A volte mi chiedo dove sia l’uomo che temevo
e che mi ha cresciuto
con Jesus Christ Superstar e Colpo Grosso
prima che cominciassi a fumare e decolorarmi i capelli,
secondo una costellazione pedagogica tutta sua,
fatta di sorsi di brandy, di leggendarie bugie
per cui la mia voce era quella di Astrifiammante,
Der Hölle Rache kocht in meinem Herzen
(La vendetta dell’Inferno ribolle nel mio cuore)
ma che non mi permetteva di credere
a quella favola hollywoodiana
del ricco che salva la puttana
(non esistono i principi azzurri e nessuno ti verrà a salvare, diceva),
in quel vecchio che rifiuto di vedere malato.

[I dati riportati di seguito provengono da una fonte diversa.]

## config.mk

```make
export PLATFORM = sky130hd
export DESIGN_NAME = cpr_top
export DESIGN_NICKNAME = d
export VERILOG_FILES = /design/src/cpr_pkg.sv /design/src/cpr_tick_div.sv /design/src/cpr_top.sv
export VERILOG_INCLUDE_DIRS = /design/src
export SDC_FILE = /design/constraint.sdc
export NUM_CORES = 1
export LEC_CHECK = 0
export BUFFER_PORTS_ARGS = -buffer_cell sky130_fd_sc_hd__buf_2
export CAP_MARGIN = 5
export CORE_MARGIN = 4
export CORE_UTILIZATION = 45
export CTS_CLUSTER_DIAMETER = 200
export DETAILED_ROUTE_END_ITERATION = 12
export PLACE_DENSITY = 0.79
export SETUP_SLACK_MARGIN = 0.2
export SLEW_MARGIN = 40
export SYNTH_ARGS = -nofsm -noshare
export SYNTH_HDL_FRONTEND = slang
export SYNTH_SLANG_ARGS = --single-unit
```

## constraint.sdc

```tcl
create_clock -name clk_i -period 4.5 [get_ports clk_i]
set_input_delay 0.225 -clock clk_i [delete_from_list [all_inputs] [get_ports clk_i]]
set_output_delay 0.225 -clock clk_i [all_outputs]
set_load 0.02 [all_outputs]
```
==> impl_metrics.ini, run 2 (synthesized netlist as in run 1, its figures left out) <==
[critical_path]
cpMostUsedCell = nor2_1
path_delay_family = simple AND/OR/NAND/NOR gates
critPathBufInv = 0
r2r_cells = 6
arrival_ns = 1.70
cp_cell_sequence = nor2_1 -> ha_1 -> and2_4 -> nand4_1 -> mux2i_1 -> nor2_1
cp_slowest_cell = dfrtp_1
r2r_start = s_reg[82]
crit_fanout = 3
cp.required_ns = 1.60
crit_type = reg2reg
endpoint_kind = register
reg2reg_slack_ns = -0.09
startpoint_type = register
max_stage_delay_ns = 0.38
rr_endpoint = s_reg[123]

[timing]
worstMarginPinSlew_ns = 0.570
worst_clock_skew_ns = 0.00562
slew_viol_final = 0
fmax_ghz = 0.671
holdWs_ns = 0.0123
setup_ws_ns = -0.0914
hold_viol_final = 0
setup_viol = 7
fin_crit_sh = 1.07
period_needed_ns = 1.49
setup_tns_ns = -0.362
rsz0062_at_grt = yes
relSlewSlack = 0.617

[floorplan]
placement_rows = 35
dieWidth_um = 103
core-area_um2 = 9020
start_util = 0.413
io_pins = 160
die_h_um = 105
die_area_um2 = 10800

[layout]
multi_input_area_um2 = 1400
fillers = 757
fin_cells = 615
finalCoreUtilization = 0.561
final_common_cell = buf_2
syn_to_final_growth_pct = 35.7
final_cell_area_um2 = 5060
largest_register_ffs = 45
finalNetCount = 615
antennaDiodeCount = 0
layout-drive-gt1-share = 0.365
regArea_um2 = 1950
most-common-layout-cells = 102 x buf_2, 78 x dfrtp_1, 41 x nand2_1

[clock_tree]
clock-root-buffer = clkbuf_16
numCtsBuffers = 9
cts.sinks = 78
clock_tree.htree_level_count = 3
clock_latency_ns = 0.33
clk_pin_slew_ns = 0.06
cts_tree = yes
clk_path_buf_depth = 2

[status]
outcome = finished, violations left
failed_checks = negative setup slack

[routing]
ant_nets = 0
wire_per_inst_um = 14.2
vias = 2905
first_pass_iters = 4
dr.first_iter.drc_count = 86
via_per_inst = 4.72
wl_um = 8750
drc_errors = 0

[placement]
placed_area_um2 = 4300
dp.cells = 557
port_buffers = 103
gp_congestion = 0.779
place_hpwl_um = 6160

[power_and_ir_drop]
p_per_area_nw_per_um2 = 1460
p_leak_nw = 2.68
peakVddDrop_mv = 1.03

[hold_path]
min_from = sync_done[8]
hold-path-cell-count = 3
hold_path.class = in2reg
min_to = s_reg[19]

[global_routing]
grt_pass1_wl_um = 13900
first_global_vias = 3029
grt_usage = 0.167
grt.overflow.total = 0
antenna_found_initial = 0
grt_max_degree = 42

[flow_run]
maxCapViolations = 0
===== src/rtl/itmr_pkg.sv =====
package itmr_pkg;

   // ***************************************************************
   // Widths
   // ***************************************************************
   localparam int ADDR_W = 32;
   localparam int DATA_W = 16;
   localparam int CNT_W = 32;

   // ***************************************************************
   // Register byte addresses
   // ***************************************************************
   localparam logic [ADDR_W-1:0] TIMER_STATE_ADDR = 32'h1000_2000;
   localparam logic [ADDR_W-1:0] TIMER_SETTINGS_ADDR = 32'h1000_2004;
   localparam logic [ADDR_W-1:0] PERIOD_LOW_HALF_ADDR = 32'h1000_2008;
   localparam logic [ADDR_W-1:0] PERIOD_HIGH_HALF_ADDR = 32'h1000_200C;
   localparam logic [ADDR_W-1:0] CAPTURED_COUNT_LOW_ADDR = 32'h1000_2010;
   localparam logic [ADDR_W-1:0] CAPTURED_COUNT_HIGH_ADDR = 32'h1000_2014;

   // ***************************************************************
   // Field positions
   // ***************************************************************
   localparam int TIMEOUT_FLAG_BIT = 0;
   localparam int RUNNING_BIT = 1;
   localparam int TIMEOUT_IRQ_ENABLE_BIT = 0;
   localparam int CONTINUOUS_MODE_BIT = 1;
   localparam int START_BIT = 2;
   localparam int STOP_BIT = 3;

   // ***************************************************************
   // Reset values
   // ***************************************************************
   localparam logic TIMEOUT_FLAG_RST = 1'b0;
   localparam logic IRQ_PENDING_RST = 1'b0;
   localparam logic TIMEOUT_IRQ_ENABLE_RST = 1'b0;
   localparam logic CONTINUOUS_MODE_RST = 1'b0;
   localparam logic [DATA_W-1:0] READ_IDLE_VALUE = 16'h0000;
   localparam logic [CNT_W-1:0] CAPTURE_RST = 32'h0000_0000;

   // ***************************************************************
   // Timing
   // ***************************************************************
   localparam int DEFAULT_PERIOD_US = 125000;
   localparam int COUNT_CLK_MHZ = 50;
   localparam logic [CNT_W-1:0] DEFAULT_COUNT = CNT_W'(DEFAULT_PERIOD_US * COUNT_CLK_MHZ);

endpackage


===== src/rtl/itmr_capture.sv =====
`timescale 1ns/1ps
module itmr_capture #(
   parameter int CNT_W = itmr_pkg::CNT_W,
   parameter int HALF_W = itmr_pkg::DATA_W
) (
   input wire logic sys_clk,
   input wire logic resetn,
   input wire logic captureEn,
   input wire logic [CNT_W-1:0] liveCount,
   output logic [HALF_W-1:0] capturedLow,
   output logic [HALF_W-1:0] capturedHigh
);

   logic [CNT_W-1:0] held_r;

   always_ff @(posedge sys_clk) begin
      if (!resetn) begin
         held_r <= itmr_pkg::CAPTURE_RST;
      end else if (captureEn) begin
         held_r <= liveCount;
      end
   end

   assign capturedLow = held_r[HALF_W-1:0];
   assign capturedHigh = held_r[CNT_W-1:HALF_W];

endmodule


===== src/rtl/itmr_counter.sv =====
`timescale 1ns/1ps
module itmr_counter #(
   parameter int CNT_W = itmr_pkg::CNT_W,
   parameter logic [CNT_W-1:0] RESET_COUNT = itmr_pkg::DEFAULT_COUNT
) (
   input wire logic sys_clk,
   input wire logic resetn,
   input wire logic startCmd,
   input wire logic stopCmd,
   input wire logic loadEn,
   input wire logic [CNT_W-1:0] loadValue,
   input wire logic [CNT_W-1:0] period,
   input wire logic contMode,
   output logic [CNT_W-1:0] count,
   output logic running,
   output logic zeroHit
);

   typedef enum logic {IDLE, COUNTING} itmr_run_t;

   itmr_run_t state_r;
   itmr_run_t state_nxt;
   logic [CNT_W-1:0] count_r;
   logic [CNT_W-1:0] count_nxt;

   always_ff @(posedge sys_clk) begin
      if (!resetn) begin
         state_r <= IDLE;
         count_r <= RESET_COUNT;
      end else begin
         state_r <= state_nxt;
         count_r <= count_nxt;
      end
   end

   always_comb begin
      state_nxt = state_r;
      count_nxt = count_r;
      zeroHit = 1'b0;
      case (state_r)
         IDLE: begin
            if (startCmd && !stopCmd) begin
               state_nxt = COUNTING;
            end
         end
         COUNTING: begin
            if (stopCmd) begin
               state_nxt = IDLE;
            end else if (count_r == '0) begin
               zeroHit = 1'b1;
               count_nxt = period;
               if (!contMode) begin
                  state_nxt = IDLE;
               end
            end else begin
               count_nxt = count_r - 1'b1;
            end
         end
         default: begin
            state_nxt = IDLE;
         end
      endcase
      // New period takes effect at once
      if (loadEn) begin
         count_nxt = loadValue;
      end
   end

   assign count = count_r;
   assign running = (state_r == COUNTING);

endmodule


===== src/rtl/itmr_top.sv =====
// Strobed register access was left to the implementer.
`timescale 1ns/1ps
module itmr_top #(
   parameter logic [itmr_pkg::CNT_W-1:0] RESET_COUNT = itmr_pkg::DEFAULT_COUNT
) (
   input wire logic sys_clk,
   input wire logic resetn,
   input wire logic [itmr_pkg::ADDR_W-1:0] busAddr,
   input wire logic [itmr_pkg::DATA_W-1:0] busWrData,
   input wire logic busWrStb,
   input wire logic busRdStb,
   output logic [itmr_pkg::DATA_W-1:0] busRdData,
   output logic timerIrq
);

   localparam int DW = itmr_pkg::DATA_W;
   localparam int CW = itmr_pkg::CNT_W;

   // ***************************************************************
   // Address decode
   // ***************************************************************
   wire logic hitState;
   wire logic hitSettings;
   wire logic hitPeriodLow;
   wire logic hitPeriodHigh;
   wire logic hitCaptLow;
   wire logic hitCaptHigh;
   wire logic wrState;
   wire logic wrSettings;
   wire logic wrPeriodLow;
   wire logic wrPeriodHigh;
   wire logic wrCaptLow;

   assign hitState = (busAddr == itmr_pkg::TIMER_STATE_ADDR);
   assign hitSettings = (busAddr == itmr_pkg::TIMER_SETTINGS_ADDR);
   assign hitPeriodLow = (busAddr == itmr_pkg::PERIOD_LOW_HALF_ADDR);
   assign hitPeriodHigh = (busAddr == itmr_pkg::PERIOD_HIGH_HALF_ADDR);
   assign hitCaptLow = (busAddr == itmr_pkg::CAPTURED_COUNT_LOW_ADDR);
   assign hitCaptHigh = (busAddr == itmr_pkg::CAPTURED_COUNT_HIGH_ADDR);

   assign wrState = busWrStb & hitState;
   assign wrSettings = busWrStb & hitSettings;
   assign wrPeriodLow = busWrStb & hitPeriodLow;
   assign wrPeriodHigh = busWrStb & hitPeriodHigh;
   assign wrCaptLow = busWrStb & hitCaptLow;

   // ***************************************************************
   // Control settings
   // ***************************************************************
   logic irqEnable_r;
   logic contMode_r;
   logic [CW-1:0] period_r;
   wire logic [CW-1:0] period_nxt;
   wire logic startCmd;
   wire logic stopCmd;
   wire logic periodLoad;

   assign startCmd = wrSettings & busWrData[itmr_pkg::START_BIT];
   assign stopCmd = wrSettings & busWrData[itmr_pkg::STOP_BIT];

   assign period_nxt = wrPeriodLow ? {period_r[CW-1:DW], busWrData} :
                       wrPeriodHigh ? {busWrData, period_r[DW-1:0]} :
                       period_r;
   assign periodLoad = wrPeriodLow | wrPeriodHigh;

   always_ff @(posedge sys_clk) begin
      if (!resetn) begin
         irqEnable_r <= itmr_pkg::TIMEOUT_IRQ_ENABLE_RST;
         contMode_r <= itmr_pkg::CONTINUOUS_MODE_RST;
      end else if (wrSettings) begin
         irqEnable_r <= busWrData[itmr_pkg::TIMEOUT_IRQ_ENABLE_BIT];
         contMode_r <= busWrData[itmr_pkg::CONTINUOUS_MODE_BIT];
      end
   end

   always_ff @(posedge sys_clk) begin
      if (!resetn) begin
         period_r <= RESET_COUNT;
      end else begin
         period_r <= period_nxt;
      end
   end

   // ***************************************************************
   // Counter and snapshot
   // ***************************************************************
   logic [CW-1:0] liveCount;
   logic running;
   logic zeroHit;
   logic [DW-1:0] capturedLow;
   logic [DW-1:0] capturedHigh;

   itmr_counter #(
      .CNT_W(CW),
      .RESET_COUNT(RESET_COUNT)
   ) uCounter (
      .sys_clk(sys_clk),
      .resetn(resetn),
      .startCmd(startCmd),
      .stopCmd(stopCmd),
      .loadEn(periodLoad),
      .loadValue(period_nxt),
      .period(period_r),
      .contMode(contMode_r),
      .count(liveCount),
      .running(running),
      .zeroHit(zeroHit)
   );

   itmr_capture #(
      .CNT_W(CW),
      .HALF_W(DW)
   ) uCapture (
      .sys_clk(sys_clk),
      .resetn(resetn),
      .captureEn(wrCaptLow),
      .liveCount(liveCount),
      .capturedLow(capturedLow),
      .capturedHigh(capturedHigh)
   );

   // ***************************************************************
   // Timeout flag and interrupt request
   // ***************************************************************
   logic timeoutFlag_r;
   logic irqPending_r;
   wire logic timeoutClear;
   wire logic timeoutFlag_nxt;
   wire logic irqPending_nxt;

   assign timeoutClear = wrState & ~busWrData[itmr_pkg::TIMEOUT_FLAG_BIT];
   assign timeoutFlag_nxt = zeroHit | (timeoutFlag_r & ~timeoutClear);
   assign irqPending_nxt = (zeroHit & irqEnable_r) | (irqPending_r & ~wrState);

   always_ff @(posedge sys_clk) begin
      if (!resetn) begin
         timeoutFlag_r <= itmr_pkg::TIMEOUT_FLAG_RST;
         irqPending_r <= itmr_pkg::IRQ_PENDING_RST;
      end else begin
         timeoutFlag_r <= timeoutFlag_nxt;
         irqPending_r <= irqPending_nxt;
      end
   end

   assign timerIrq = irqPending_r;

   // ***************************************************************
   // Read path
   // ***************************************************************
   logic [DW-1:0] rdData_r;
   wire logic [DW-1:0] stateValue;
   wire logic [DW-1:0] settingsValue;
   wire logic [DW-1:0] readValue;
   wire logic [DW-1:0] rdData_nxt;

   assign stateValue = {{(DW-2){1'b0}}, running, timeoutFlag_r};
   // Start and stop are commands and read back as zero
   assign settingsValue = {{(DW-2){1'b0}}, contMode_r, irqEnable_r};

   assign readValue = hitState ? stateValue :
                      hitSettings ? settingsValue :
                      hitPeriodLow ? period_r[DW-1:0] :
                      hitPeriodHigh ? period_r[CW-1:DW] :
                      hitCaptLow ? capturedLow :
                      hitCaptHigh ? capturedHigh :
                      itmr_pkg::READ_IDLE_VALUE;
   assign rdData_nxt = busRdStb ? readValue : itmr_pkg::READ_IDLE_VALUE;

   always_ff @(posedge sys_clk) begin
      if (!resetn) begin
         rdData_r <= itmr_pkg::READ_IDLE_VALUE;
      end else begin
         rdData_r <= rdData_nxt;
      end
   end

   assign busRdData = rdData_r;

endmodule


===== config.mk =====
export PLATFORM = sky130hd
export DESIGN_NAME = itmr_top
export DESIGN_NICKNAME = d
export VERILOG_FILES = /design/src/rtl/itmr_pkg.sv /design/src/rtl/itmr_capture.sv /design/src/rtl/itmr_counter.sv /design/src/rtl/itmr_top.sv
export SDC_FILE = /design/constraint.sdc
export NUM_CORES = 1
export LEC_CHECK = 0
export ABC_CLOCK_PERIOD_IN_PS = 4200
export BUFFER_PORTS_ARGS = -buffer_cell sky130_fd_sc_hd__buf_2
export CORE_MARGIN = 8
export CORE_UTILIZATION = 55
export DETAILED_ROUTE_END_ITERATION = 7
export GPL_ROUTABILITY_DRIVEN = 0
export HOLD_SLACK_MARGIN = 0.15
export MAX_ROUTING_LAYER = met4
export PLACE_DENSITY = 0.75
export SLEW_MARGIN = 30
export SYNTH_ARGS = -nofsm -noshare
export SYNTH_HDL_FRONTEND = slang
export SYNTH_HIERARCHICAL = 1
export SYNTH_SLANG_ARGS = --single-unit

===== constraint.sdc =====
create_clock -name sys_clk -period 4.2 [get_ports sys_clk]
set_clock_uncertainty 0.1 [all_clocks]
set_input_delay 0 -clock sys_clk [delete_from_list [all_inputs] [get_ports sys_clk]]
set_output_delay 0 -clock sys_clk [all_outputs]
set_load 0.02 [all_outputs]

==> results of run 1 <==
[worst register-to-register path, cell delays in order (launching register included)]
cell	delay, ps
dfxtp_1	410
nor4_2	610
nand4_1	810
o41a_1	650
nor3_1	270
o22ai_1	130
[cell type report]
cell class,count,share of cell area
clock buffers,17,0.0550
clock inverters,15,0.0233
inverters,16,0.00776
multi-input cells,542,0.495
flip-flops and latches,117,0.303
well taps,147,0.0238
repair buffers,108,0.0922
[cell usage after synthesis, types with 15 or more instances]
master and n:
a221oi_1 18, clkbuf_1 37, dfxtp_1 117, mux2_2 27, mux2i_1 64, nand2_1 84
nand4_1 20, nor2_1 18, nor2b_1 34, nor3_1 25, nor4_1 15, o21ai_0 56
[sequential cells by signal (all words and copies together) (netlist names)]
register and flops:
busRdData 16, contMode_r 1, uCapture/held_r 32, timeoutFlag_r 1, timerIrq 1, uCounter/running 1
irqEnable_r 1, period_r 32, uCounter/count 32
[cell families (layout without fill, tap and decap cells)]
kind of cell	after synthesis	in the layout
DFF	117	117
muxes	102	102
buffers and inverters	71	156
adders and majority gates	2	2
AOI/OAI and AO/OA	158	158
xor gates and xnor gates	14	14
and+or+nand+nor	266	266
[through the flow]
step                      instance area (µm²)   util  worst slack (ps)
after floorplan                          6540      -              1140
after global placement                   6820  0.577               813
after detailed placement                 6820  0.578               697
after CTS                                7720  0.653              53.3
after global routing                     7740  0.655               109
final                                    7740  0.655               282
[where the power goes]
| part | internal, mW | leakage (nW) | switching, mW |
|---|---|---|---|
| clock | 0.934 | 0.290 | 0.545 |
| sequential | 1.11 | 0.943 | 0.00228 |
| combinational | 0.0538 | 1.59 | 0.0712 |
[placed cells by master (no fill, tap or decap), types with 11 or more instances in the layout]
cell type      count
a221oi_1          18
a22oi_1           12
buf_2             68
buf_4             11
clkbuf_16         17
dfxtp_1          117
dlygate4sd3_1     29
inv_1             14
mux2_2            27
mux2i_1           64
nand2_1           83
nand3_1           12
nand4_1           20
nor2_1            17
nor2b_1           34
nor3_1            25
nor4_1            15
o21ai_0           56
[how the worst min path moves through the flow]
stage / startpoint / end / slack [ps] / depth (start not counted)
global placement: busWrData[14] / period_r[30] / 170 / 3
finish: busAddr[8] / period_r[16] / 160 / 5
global route: busAddr[11] / period_r[19] / 190 / 6
floorplan: resetn / uCapture/held_r[29] / 30 / 1
detailed placement: busWrData[10] / period_r[26] / 180 / 3
CTS: busAddr[17] / period_r[16] / 150 / 6
[timing repair]
item                                   CTS  global route
endpoints found under the hold margin  114             0
resized for setup                        0             1
setup buffers                            0             2
hold buffers                            29             0
setup endpoints to repair                0            12
[per-layer routing]
| metal | wire length (µm) | up-vias |
|---|---|---|
| li1 | - | 2880 |
| met1 | 8570 | 3066 |
| met2 | 9460 | 503 |
| met3 | 2780 | 70 |
| met4 | 593 | 0 |
| met5 | 0 | - |
==> run_results.csv, run 1 <==
group,metric,value,unit
global_routing,gr-usage-all-layers,0.275,
synthesis,ys_ff_latch,117,
synthesis,yosys_warnings,6,
clocking,insertion_delay,420,ps
worst_setup_path,cp-endpoint,"uCounter/count[25]",
timing,fmaxAchievable,255,MHz
run_status,status,"finished, final reports clean",
global_routing,use_met2,0.416,
worst_setup_path,r2r-end,"uCounter/count[29]",
worst_setup_path,cp_slowest_cell,"or4_4",
synthesis,syn-num-nets,784,
floorplan,io_pins,69,
worst_setup_path,critical_path.max_stage_delay,630,ps
placement,dp_hpwl,14600,µm
global_routing,grt_use_met3,0.0824,
power_and_ir_drop,power.total,2.72,mW
routing,drc,0,
power_and_ir_drop,vdd_drop_max,180,µV
routing,wl_per_cell,22.2,µm
clocking,cts_tree,"done",
worst_setup_path,startpoint,"busAddr[10]",
placement,dp_cells,899,
timing,worst_pin_slew,983,ps
worst_setup_path,path_depth,12,
synthesis,synth_top_family_by_area,"simple AND/OR/NAND/NOR gates",
global_routing,grt_max_degree,46,
floorplan,die_area,15600,µm²
synthesis,synthesis.area,6540,µm²
synthesis,synth_area_leader_cell,"dfxtp_1",
timing,relSlewSlack,0.339,
synthesis,synthArstFlopShare,0,
global_routing,grt_pass1_vias,6357,
worst_setup_path,worstPathArrival,4110,ps
worst_setup_path,crit_chain,"dlygate4sd3_1 -> buf_2 -> or4_4 -> dlygate4sd3_1 -> or4_4 -> nor2_4 -> and3_1 -> clkinv_1 -> nand2_2 -> nor2_1 -> o21ai_0 -> o22ai_1",
routing,num_vias,6519,
synthesis,ys_seq_area_frac,0.358,
worst_setup_path,critPathTopFamily,"simple AND/OR/NAND/NOR gates",
worst_setup_path,crit_required,4390,ps
synthesis,synth_cell_types,67,
routing,totalWireLength,21400,µm
worst_setup_path,ff2ff_path_depth,5,
synthesis,synth-compound-area-share,0.165,
worst_setup_path,critPathLaunchType,"input pin",
worst_hold_path,hp-class,"in2reg",
worst_setup_path,path_max_fanout,10,
synthesis,synth_cells,730,
global_routing,antenna_found_initial,0,
floorplan,placeableCoreArea,11800,µm²
finish,drive_gt1_frac,0.195,
clocking,cts_sinks,117,
synthesis,yosys-top-cells-area,"dfxtp_1, mux2i_1, nand2_1, mux2_2, o21ai_0",
floorplan,initial_utilization,0.554,
routing,via_per_inst,6.78,
global_routing,globalRouteMet1Util,0.341,
global_routing,top_usage_layer,"met2",
worst_setup_path,rrSetupSlack,1090,ps
timing,period_needed,3920,ps
timing,final_max_slew_viol_count,0,
synthesis,synth_edf_count,0,
worst_setup_path,criticalPathCategory,"in2reg",
timing,fin_hold_ws,164,ps
synthesis,syn_area_per_cell,8.96,µm²
floorplan,std_cell_rows,40,
global_routing,grt_pass1_wl,33900,µm
power_and_ir_drop,leakagePower,2.82,nW
timing,setup_viol,0,
clocking,cts_buffers,17,
finish,num_antenna_cells,0,
timing,rsz0062_at_grt,"no",
synthesis,synth_xor_area_frac,0.0187,
finish,n_fill_cell,931,
timing,fin_crit_sh,0.933,
finish,nets,856,
finish,multiInputGateArea,3830,µm²
synthesis,synth_top_area_frac,0.358,
worst_setup_path,rr_startpoint,"uCounter/count[9]",
routing,drt_iter0_drc,1136,
timing,hold_viol_final,0,
floorplan,die_h,125,µm
synthesis,yosys.area_share.adder,0.00383,
clocking,cts.clk_slew.worst_paths,60,ps
finish,synthToLayoutAreaGrowth,18.3,%
worst_setup_path,worstPathBufferInverterCount,4,
clocking,htreeDepth,4,
clocking,cts_root_buf,"clkbuf_16",
synthesis,muxShareOfSynthArea,0.167,
floorplan,die_x,125,µm
placement,io_buffers,68,
routing,ant_nets,0,
finish,seqCellArea,2340,µm²
synthesis,yosys.area_share.simple,0.230,
finish,fin_cells,962,
flow_run,drv_cap,0,
routing,first_pass_iters,7,
power_and_ir_drop,p_per_area,351,nW/µm²
worst_setup_path,endpoint_kind,"register",
clocking,clock_path_buffers,2,
synthesis,ys.flop_type,"dfxtp_1",
global_routing,grt_overflow,0,
timing,fin_setup_tns,0,ps
No activity file was read; power rests on OpenSTA's default activity.
==> run 2, diff against run 1 <==
--- a/config.mk
+++ b/config.mk
@@ -13,9 +13,8 @@
 export GPL_ROUTABILITY_DRIVEN = 0
 export HOLD_SLACK_MARGIN = 0.15
 export MAX_ROUTING_LAYER = met4
-export PLACE_DENSITY = 0.75
+export PLACE_DENSITY = 0.76
 export SLEW_MARGIN = 30
 export SYNTH_ARGS = -nofsm -noshare
 export SYNTH_HDL_FRONTEND = slang
-export SYNTH_HIERARCHICAL = 1
 export SYNTH_SLANG_ARGS = --single-unit
==> run 2 against run 1 <==
  * Utilization grew 2.7 points
  * Area after synthesis is 8.4% lower
  * Highest routed layer unchanged
  * Fmax up 4.1%
  * Worst hold slack better by 18 ps
  * Setup slack gained 150 ps
  * Die area is 7.3% lower
  * Via count shrank 6.5%
  * Routed wire length is 8.0% lower
  * Count of clock-buffer cells in the layout rose by 6
  * Total power is 1.3% higher
  * Critical endpoint is now period_r[22]
  * Synthesized cell count decreased by 3.4%
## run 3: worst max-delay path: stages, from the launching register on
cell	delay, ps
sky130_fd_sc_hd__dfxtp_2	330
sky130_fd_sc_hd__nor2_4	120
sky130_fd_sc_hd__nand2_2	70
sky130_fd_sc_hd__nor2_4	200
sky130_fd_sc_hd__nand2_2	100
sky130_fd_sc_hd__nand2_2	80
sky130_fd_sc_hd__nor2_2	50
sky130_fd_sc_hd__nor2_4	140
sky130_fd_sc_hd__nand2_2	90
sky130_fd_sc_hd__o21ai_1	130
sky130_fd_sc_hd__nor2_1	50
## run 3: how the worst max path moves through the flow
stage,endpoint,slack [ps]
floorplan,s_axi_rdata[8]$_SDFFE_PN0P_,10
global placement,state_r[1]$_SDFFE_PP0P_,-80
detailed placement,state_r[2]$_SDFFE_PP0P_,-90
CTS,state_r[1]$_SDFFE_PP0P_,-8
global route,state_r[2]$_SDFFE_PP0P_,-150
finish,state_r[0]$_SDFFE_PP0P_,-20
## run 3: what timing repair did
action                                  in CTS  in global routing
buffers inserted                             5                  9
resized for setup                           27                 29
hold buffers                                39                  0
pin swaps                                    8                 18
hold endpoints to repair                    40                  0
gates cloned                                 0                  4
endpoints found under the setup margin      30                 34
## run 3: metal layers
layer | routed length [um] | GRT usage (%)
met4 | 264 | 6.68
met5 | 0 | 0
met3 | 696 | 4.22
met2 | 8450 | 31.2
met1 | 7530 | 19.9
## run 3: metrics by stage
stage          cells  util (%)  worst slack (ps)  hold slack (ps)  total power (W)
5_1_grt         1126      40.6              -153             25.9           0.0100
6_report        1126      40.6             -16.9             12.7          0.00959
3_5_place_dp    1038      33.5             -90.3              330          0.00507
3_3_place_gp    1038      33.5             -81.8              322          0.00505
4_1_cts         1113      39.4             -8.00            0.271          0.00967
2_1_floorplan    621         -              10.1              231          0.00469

Quell’uomo, mio padre, esiste ancora
celato in quella sete di vino a buon prezzo e voglia di lottare,
in quell’assuefazione alla vita
che ha sostituito i tre pacchetti giornalieri di Diana Blu morbide.
Resiste nel negarmi la sua paura
allo stesso modo in cui decideva cosa era adatto al mio sentire
e cosa i miei occhi non dovevano vedere
dietro alla sua mano di ulivo capitozzato,
tra gli sbuffi rossi di polvere del suo sangue al confino.